Itulah sosok Zainal, suamiku. Sudah 6 bulan lamanya aku menjalani hidup berumah tangga dengannya. Kami menikah karena dijodohkan orang tua, dan satu-satunya alasan aku menerima perjodohan ini adalah karena dia soleh dan rajin ke masjid untuk shalat berjamaah.

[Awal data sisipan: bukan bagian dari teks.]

==> src/rtl/conv_pkg.sv <==
package conv_pkg;

   // Multiplier layout of the term engine.
   //   TERM_SHARED   : one multiplier per `a` sample, the partner chosen by the term index
   //   TERM_PARALLEL : every cross product built at once, the finished term selected after
   typedef enum logic {
      TERM_SHARED   = 1'b0,
      TERM_PARALLEL = 1'b1
   } term_arch_e;

   // Length of the full linear convolution of two n-point sequences.
   function automatic int term_total(input int n);
      return 2 * n - 1;
   endfunction

   // Width of an index able to address every term.
   function automatic int index_width(input int n);
      return (term_total(n) > 1) ? $clog2(term_total(n)) : 1;
   endfunction

endpackage

==> src/rtl/conv_operand_bank.sv <==
module conv_operand_bank #(
   parameter int N = 4,
   parameter int W = 16
) (
   input  logic           clk,
   input  logic           load,
   input  logic [N*W-1:0] a_in,
   input  logic [N*W-1:0] b_in,
   output logic [N*W-1:0] a_q,
   output logic [N*W-1:0] b_q
);

   // Data-only storage: no reset, since the contents are meaningless until a load.
   always_ff @(posedge clk) begin
      if (load) begin
         a_q <= a_in;
         b_q <= b_in;
      end
   end

endmodule

==> src/rtl/conv_term_engine.sv <==
module conv_term_engine
   import conv_pkg::*;
#(
   parameter int         N     = 4,
   parameter int         W     = 16,
   parameter int         OUT_W = 16,
   parameter int         IDX_W = 3,
   parameter term_arch_e ARCH  = TERM_SHARED
) (
   input  logic [N*W-1:0]   a_q,
   input  logic [N*W-1:0]   b_q,
   input  logic [IDX_W-1:0] sel,
   output logic [OUT_W-1:0] term
);

   localparam int TERMS = term_total(N);
   localparam int ACC_W = 2 * W + $clog2(N);

   logic [W-1:0]     a_arr [N];
   logic [W-1:0]     b_arr [N];
   logic [ACC_W-1:0] acc;

   for (genvar i = 0; i < N; i++) begin : g_unpack
      assign a_arr[i] = a_q[i*W +: W];
      assign b_arr[i] = b_q[i*W +: W];
   end

   if (ARCH == TERM_PARALLEL) begin : g_parallel
      // All terms are formed side by side; the index only drives the final mux.
      logic [ACC_W-1:0] sums [TERMS];

      for (genvar k = 0; k < TERMS; k++) begin : g_term
         always_comb begin
            sums[k] = '0;
            for (int i = 0; i < N; i++) begin
               if ((k >= i) && (k - i < N)) begin
                  sums[k] = sums[k] + ACC_W'(a_arr[i]) * ACC_W'(b_arr[k-i]);
               end
            end
         end
      end

      always_comb begin
         acc = '0;
         for (int k = 0; k < TERMS; k++) begin
            if (sel == IDX_W'(k)) acc = sums[k];
         end
      end
   end else begin : g_shared
      // Each a-lane picks the b sample that completes index `sel`, or zero when none does.
      logic [W-1:0] b_pick [N];

      for (genvar i = 0; i < N; i++) begin : g_lane
         always_comb begin
            b_pick[i] = '0;
            for (int j = 0; j < N; j++) begin
               if (sel == IDX_W'(i + j)) b_pick[i] = b_arr[j];
            end
         end
      end

      always_comb begin
         acc = '0;
         for (int i = 0; i < N; i++) begin
            acc = acc + ACC_W'(a_arr[i]) * ACC_W'(b_pick[i]);
         end
      end
   end

   // Wrap-around: keep only the low result bits.
   assign term = acc[OUT_W-1:0];

endmodule
===== src/rtl/pipe2_hazard_ctrl.sv =====
// Module: top of the two-stage pipeline hazard controller.
// Holds the M-stage control register, qualifies M's branch/jump into a
// redirect, detects occupancy by comparing against the bubble word, and
// drives stall/flush/PC-hold for the front stage. Assumes F's decoded
// fields and m_br_taken are stable before each rising edge.
module pipe2_hazard_ctrl
    import hzc_pkg::*;
#(
    parameter int REG_W = 5
) (
    input  logic               clk,
    input  logic               rst_n,
    input  logic               coarse_mode,
    input  logic [REG_W-1:0]   f_src_a,
    input  logic [REG_W-1:0]   f_src_b,
    input  logic               f_wr_en,
    input  logic [REG_W-1:0]   f_dst,
    input  logic               f_mem_wr,
    input  logic               f_branch,
    input  logic               f_jump,
    input  logic [31:0]        f_word,
    input  logic               m_br_taken,
    output logic               stall_f,
    output logic               flush_f,
    output logic               pc_hold,
    output logic [31:0]        m_word,
    output logic               m_wr_en,
    output logic [REG_W-1:0]   m_dst,
    output logic               m_mem_wr,
    output logic               m_branch,
    output logic               m_jump
);

    localparam int NSRC = 2;

    logic       m_busy;
    logic       m_redirect;
    logic       kill;
    hz_policy_e policy;

    // Purpose: map the mode pin onto the policy type.
    assign policy     = hz_policy_e'(coarse_mode);
    // Purpose: M is occupied by anything but the bubble encoding.
    assign m_busy     = (m_word != BUBBLE_WORD);
    // Purpose: F was fetched from the wrong path.
    assign m_redirect = m_jump | (m_branch & m_br_taken);
    // Purpose: the F slot does not advance into M this cycle.
    assign kill       = stall_f | flush_f;

    hzc_detect #(
        .REG_W (REG_W),
        .NSRC  (NSRC)
    ) u_detect (
        .policy     (policy),
        .f_srcs     ({f_src_b, f_src_a}),
        .m_wr_en    (m_wr_en),
        .m_dst      (m_dst),
        .m_busy     (m_busy),
        .m_redirect (m_redirect),
        .stall_f    (stall_f),
        .flush_f    (flush_f),
        .pc_hold    (pc_hold)
    );

    hzc_mreg #(
        .REG_W (REG_W)
    ) u_mreg (
        .clk      (clk),
        .rst_n    (rst_n),
        .kill     (kill),
        .f_wr_en  (f_wr_en),
        .f_dst    (f_dst),
        .f_mem_wr (f_mem_wr),
        .f_branch (f_branch),
        .f_jump   (f_jump),
        .f_word   (f_word),
        .m_wr_en  (m_wr_en),
        .m_dst    (m_dst),
        .m_mem_wr (m_mem_wr),
        .m_branch (m_branch),
        .m_jump   (m_jump),
        .m_word   (m_word)
    );

    // stall and flush are never requested together.
    a_r8_flush_wins: assert property (@(posedge clk) disable iff (!rst_n)
        !(stall_f && flush_f));

    // a stalled fetch keeps the PC.
    a_r3_hold_on_stall: assert property (@(posedge clk) disable iff (!rst_n)
        stall_f |-> pc_hold);

    // the bubble behind a stall releases it on the next cycle.
    a_r9_progress: assert property (@(posedge clk) disable iff (!rst_n)
        stall_f |=> !stall_f);

    // the wrong-path slot never reaches M as a branch or jump.
    a_r6_wrong_path_gone: assert property (@(posedge clk) disable iff (!rst_n)
        (m_jump || (m_branch && m_br_taken)) |=> (!m_branch && !m_jump && !m_wr_en));

    // the coarse policy never stalls.
    a_r5_coarse_no_stall: assert property (@(posedge clk) disable iff (!rst_n)
        coarse_mode |-> !stall_f);

endmodule


===== config.mk =====
export PLATFORM = sky130hd
export DESIGN_NAME = pipe2_hazard_ctrl
export DESIGN_NICKNAME = d
export VERILOG_FILES = /design/src/rtl/hzc_pkg.sv /design/src/rtl/hzc_detect.sv /design/src/rtl/hzc_mreg.sv /design/src/rtl/pipe2_hazard_ctrl.sv
export SDC_FILE = /design/constraint.sdc
export NUM_CORES = 1
export LEC_CHECK = 0
export ABC_AREA = 1
export BUFFER_PORTS_ARGS = -buffer_cell sky130_fd_sc_hd__clkbuf_2
export CORE_ASPECT_RATIO = 0.8
export CORE_MARGIN = 5
export CORE_UTILIZATION = 46
export DETAILED_ROUTE_END_ITERATION = 6
export PLACE_DENSITY = 0.84
export SLEW_MARGIN = 20
export SYNTH_ARGS = -nofsm -noshare
export SYNTH_HDL_FRONTEND = slang
export SYNTH_HIERARCHICAL = 1
export SYNTH_SLANG_ARGS = --single-unit

===== constraint.sdc =====
create_clock -name clk -period 3.8 [get_ports clk]
set_input_delay 0.19 -clock clk [delete_from_list [all_inputs] [get_ports clk]]
set_output_delay 0.19 -clock clk [all_outputs]
set_load 0.05 [all_outputs]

Selama enam bulan menikah, sudah beberapa kali aku mendapati ia membaca buku tentang lawakan. Namun anehnya tiap ketahuan dia akan dan mengatakan bahwa buku itu milik Danang, adik laki-lakinya yang masih SMA itu selalu saja menjadi kambing hitam. Padahal aku sendiri pun tau alasan sebenarnya dia membeli buku itu karena dia ingin menjadi orang yang humoris seperti tipe laki-laki idamanku
Setelah dipikir-pikir kembali, dia tidak terlalu buruk. Aku sering mendapati diriku senyum-senyum sendiri tatkala mengingat kembali tingkahnya, lucu sekali.
“Airi, kok senyum-senyum sendiri?” tanyanya.

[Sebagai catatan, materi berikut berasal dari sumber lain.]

<file path="src/rtl/spi_fe_pkg.sv">
package spi_fe_pkg;
  localparam int SYNC_STAGES = 2;

  typedef enum logic [1:0] {
    MODE_LOW_LEAD  = 2'b00,
    MODE_LOW_TRAIL = 2'b01,
    MODE_HIGH_LEAD = 2'b10,
    MODE_HIGH_TRAIL = 2'b11
  } spi_mode_e;
endpackage

</file>
<file path="src/rtl/spi_fe_sync.sv">
module spi_fe_sync #(
  parameter int W = 1,
  parameter int STAGES = 2,
  parameter logic [W-1:0] RST_VAL = '0
) (
  input  logic         clk,
  input  logic         rst_n,
  input  logic [W-1:0] d,
  output logic [W-1:0] q
);
  logic [W-1:0] chain [STAGES];

  for (genvar s = 0; s < STAGES; s++) begin : g_stage
    always_ff @(posedge clk or negedge rst_n) begin
      if (!rst_n) chain[s] <= RST_VAL;
      else if (s == 0) chain[s] <= d;
      else chain[s] <= chain[(s == 0) ? 0 : s-1];
    end
  end

  assign q = chain[STAGES-1];
endmodule

</file>
<file path="src/rtl/spi_fe_txbuf.sv">
module spi_fe_txbuf #(
  parameter int DATA_W = 8
) (
  input  logic              clk,
  input  logic              rst_n,
  input  logic              tx_valid,
  input  logic [DATA_W-1:0] tx_data,
  output logic              tx_ready,
  input  logic              consume,
  input  logic              clear,
  output logic              hold_full,
  output logic [DATA_W-1:0] hold_data
);
  logic              full_q;
  logic [DATA_W-1:0] data_q;
  logic              accept;

  assign accept    = tx_valid && !full_q;
  assign tx_ready  = !full_q;
  assign hold_full = full_q;
  assign hold_data = data_q;

  always_ff @(posedge clk or negedge rst_n) begin
    if (!rst_n) begin
      full_q <= 1'b0;
      data_q <= '0;
    end else begin
      if (clear) full_q <= 1'b0;
      else if (accept) full_q <= 1'b1;
      else if (consume) full_q <= 1'b0;
      if (accept && !clear) data_q <= tx_data;
    end
  end

  assert_busy_keeps_byte_R5: assert property (@(posedge clk) disable iff (!rst_n)
    (tx_valid && !tx_ready) |=> $stable(hold_data));

  assert_consume_empties_R2: assert property (@(posedge clk) disable iff (!rst_n)
    (consume && !clear) |=> !full_q);
endmodule

</file>
<file path="src/rtl/spi_fe_shifter.sv">
module spi_fe_shifter #(
  parameter int DATA_W = 8,
  parameter bit CPOL = 1'b0,
  parameter bit CPHA = 1'b0
) (
  input  logic              clk,
  input  logic              rst_n,
  input  logic              sclk_s,
  input  logic              csn_s,
  input  logic              mosi_s,
  input  logic              hold_full,
  input  logic [DATA_W-1:0] hold_data,
  output logic              consume,
  output logic              rx_valid,
  output logic [DATA_W-1:0] rx_data,
  output logic              so_o,
  output logic              so_oe,
  output logic              frame_start,
  output logic              frame_end
);
  localparam int CW = (DATA_W > 1) ? $clog2(DATA_W) : 1;
  localparam logic [CW-1:0] LAST = CW'(DATA_W - 1);

  logic              sclk_q, csn_q;
  logic [CW-1:0]     cnt_q;
  logic [DATA_W-1:0] rx_sh, tx_sh, rx_data_q, rx_next, next_tx;
  logic              rx_valid_q, so_oe_q, fs_q, fe_q;
  logic              rise, fall, lead_e, trail_e, sample_e, drive_e;
  logic              sel, cs_fall, cs_rise, load_req;

  always_comb begin
    rise     = sclk_s && !sclk_q;
    fall     = !sclk_s && sclk_q;
    lead_e   = CPOL ? fall : rise;
    trail_e  = CPOL ? rise : fall;
    sample_e = CPHA ? trail_e : lead_e;
    drive_e  = CPHA ? lead_e : trail_e;
    sel      = !csn_s;
    cs_fall  = csn_q && !csn_s;
    cs_rise  = !csn_q && csn_s;
    load_req = sel && ((cs_fall && !CPHA) || (drive_e && cnt_q == '0 && !cs_fall));
    next_tx  = hold_full ? hold_data : '0;
    rx_next  = {rx_sh[DATA_W-2:0], mosi_s};
  end

  assign consume = load_req && hold_full;

  always_ff @(posedge clk or negedge rst_n) begin
    if (!rst_n) begin
      sclk_q     <= CPOL;
      csn_q      <= 1'b1;
      cnt_q      <= '0;
      rx_sh      <= '0;
      tx_sh      <= '0;
      rx_data_q  <= '0;
      rx_valid_q <= 1'b0;
      so_oe_q    <= 1'b0;
      fs_q       <= 1'b0;
      fe_q       <= 1'b0;
    end else begin
      sclk_q     <= sclk_s;
      csn_q      <= csn_s;
      so_oe_q    <= sel;
      fs_q       <= cs_fall;
      fe_q       <= cs_rise;
      rx_valid_q <= 1'b0;
      if (!sel) begin
        cnt_q <= '0;
        rx_sh <= '0;
        tx_sh <= '0;
      end else begin
        if (load_req) tx_sh <= next_tx;
        else if (drive_e) tx_sh <= {tx_sh[DATA_W-2:0], 1'b0};
        if (sample_e) begin
          rx_sh <= rx_next;
          if (cnt_q == LAST) begin
            cnt_q      <= '0;
            rx_valid_q <= 1'b1;
            rx_data_q  <= rx_next;
          end else begin
            cnt_q <= cnt_q + 1'b1;
          end
        end
      end
    end
  end

  assign rx_valid    = rx_valid_q;
  assign rx_data     = rx_data_q;
  assign so_o        = tx_sh[DATA_W-1];
  assign so_oe       = so_oe_q;
  assign frame_start = fs_q;
  assign frame_end   = fe_q;

  assert_strobe_on_wrap_R1: assert property (@(posedge clk) disable iff (!rst_n)
    rx_valid_q |-> (cnt_q == '0));

  assert_abort_clears_count_R9: assert property (@(posedge clk) disable iff (!rst_n)
    fe_q |-> (cnt_q == '0 && !rx_valid_q));

  assert_release_when_idle_R7: assert property (@(posedge clk) disable iff (!rst_n)
    csn_s |=> !so_oe_q);

  assert_pulses_exclusive_R8: assert property (@(posedge clk) disable iff (!rst_n)
    !(fs_q && fe_q));
endmodule

</file>
<file path="src/rtl/spi_target_frontend.sv">
module spi_target_frontend
  import spi_fe_pkg::*;
#(
  parameter int DATA_W = 8,
  parameter bit CPOL = 1'b0,
  parameter bit CPHA = 1'b0
) (
  input  logic              clk,
  input  logic              rst_n,
  input  logic              spi_clk,
  input  logic              spi_sel_n,
  input  logic              spi_mosi,
  output logic              miso_o,
  output logic              miso_oe,
  output logic              rx_valid,
  output logic [DATA_W-1:0] rx_data,
  input  logic              tx_valid,
  output logic              tx_ready,
  input  logic [DATA_W-1:0] tx_data,
  output logic              frame_start,
  output logic              frame_end
);
  localparam spi_mode_e MODE = spi_mode_e'({CPOL, CPHA});

  logic [2:0]        pins_s;
  logic              consume, hold_full, fe_int;
  logic [DATA_W-1:0] hold_data;

  spi_fe_sync #(.W(3), .STAGES(SYNC_STAGES), .RST_VAL({CPOL, 1'b1, 1'b0})) u_sync (
    .clk(clk), .rst_n(rst_n),
    .d({spi_clk, spi_sel_n, spi_mosi}),
    .q(pins_s)
  );

  spi_fe_txbuf #(.DATA_W(DATA_W)) u_txbuf (
    .clk(clk), .rst_n(rst_n),
    .tx_valid(tx_valid), .tx_data(tx_data), .tx_ready(tx_ready),
    .consume(consume), .clear(fe_int),
    .hold_full(hold_full), .hold_data(hold_data)
  );

  spi_fe_shifter #(.DATA_W(DATA_W), .CPOL(MODE[1]), .CPHA(MODE[0])) u_shift (
    .clk(clk), .rst_n(rst_n),
    .sclk_s(pins_s[2]), .csn_s(pins_s[1]), .mosi_s(pins_s[0]),
    .hold_full(hold_full), .hold_data(hold_data), .consume(consume),
    .rx_valid(rx_valid), .rx_data(rx_data),
    .so_o(miso_o), .so_oe(miso_oe),
    .frame_start(frame_start), .frame_end(fe_int)
  );

  assign frame_end = fe_int;
endmodule

</file>
<file path="config.mk">
export PLATFORM = sky130hd
export DESIGN_NAME = spi_target_frontend
export DESIGN_NICKNAME = d
export VERILOG_FILES = /design/src/rtl/spi_fe_pkg.sv /design/src/rtl/spi_fe_sync.sv /design/src/rtl/spi_fe_txbuf.sv /design/src/rtl/spi_fe_shifter.sv /design/src/rtl/spi_target_frontend.sv
export SDC_FILE = /design/constraint.sdc
export NUM_CORES = 1
export LEC_CHECK = 0
export ABC_AREA = 1
export BUFFER_PORTS_ARGS = -buffer_cell sky130_fd_sc_hd__buf_2
export CAP_MARGIN = 0
export CORE_MARGIN = 2
export CORE_UTILIZATION = 55
export DETAILED_ROUTE_END_ITERATION = 8
export GPL_TIMING_DRIVEN = 1
export MAX_ROUTING_LAYER = met4
export PLACE_DENSITY_LB_ADDON = 0.1
export RECOVER_POWER = 100
export SETUP_SLACK_MARGIN = 0.5
export SLEW_MARGIN = 5
export SYNTH_ARGS = -nofsm -noshare
export SYNTH_HDL_FRONTEND = slang
export SYNTH_SLANG_ARGS = --single-unit
</file>
<file path="constraint.sdc">
create_clock -name clk -period 1.45 [get_ports clk]
set_input_delay 0 -clock clk [delete_from_list [all_inputs] [get_ports clk]]
set_output_delay 0 -clock clk [all_outputs]
set_load 0.005 [all_outputs]
</file>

Aku yang sedang mengupas kulit wortel untuk membuat bakwan pun seketika menyadari bahwa saat itu aku sedang tersenyum memikirkan lelucon gagalnya barusan.
“Airi kesurupan ya? Aa’ panggil Mang Ujang dulu ya, mungkin dia bisa nyembuhin Airi yang kesurupan, soalnya kan suara azannya bagus. Ya udah, aku pergi dulu, Assalamualaikum.” Katanya panjang lebar sebelum akhirnya lari keluar rumah.
“Eh, Aa’...,” aku berusaha menghentikan, namun dia sudah terlanjur keluar “... Walaikumsalam.” Kataku pasrah.
Sekitar lima belas menit kemudian dia pun kembali sembari menarik-narik lengan seorang laki-laki paru baya yang sering dipanggil Mang Ujang oleh warga sekitar.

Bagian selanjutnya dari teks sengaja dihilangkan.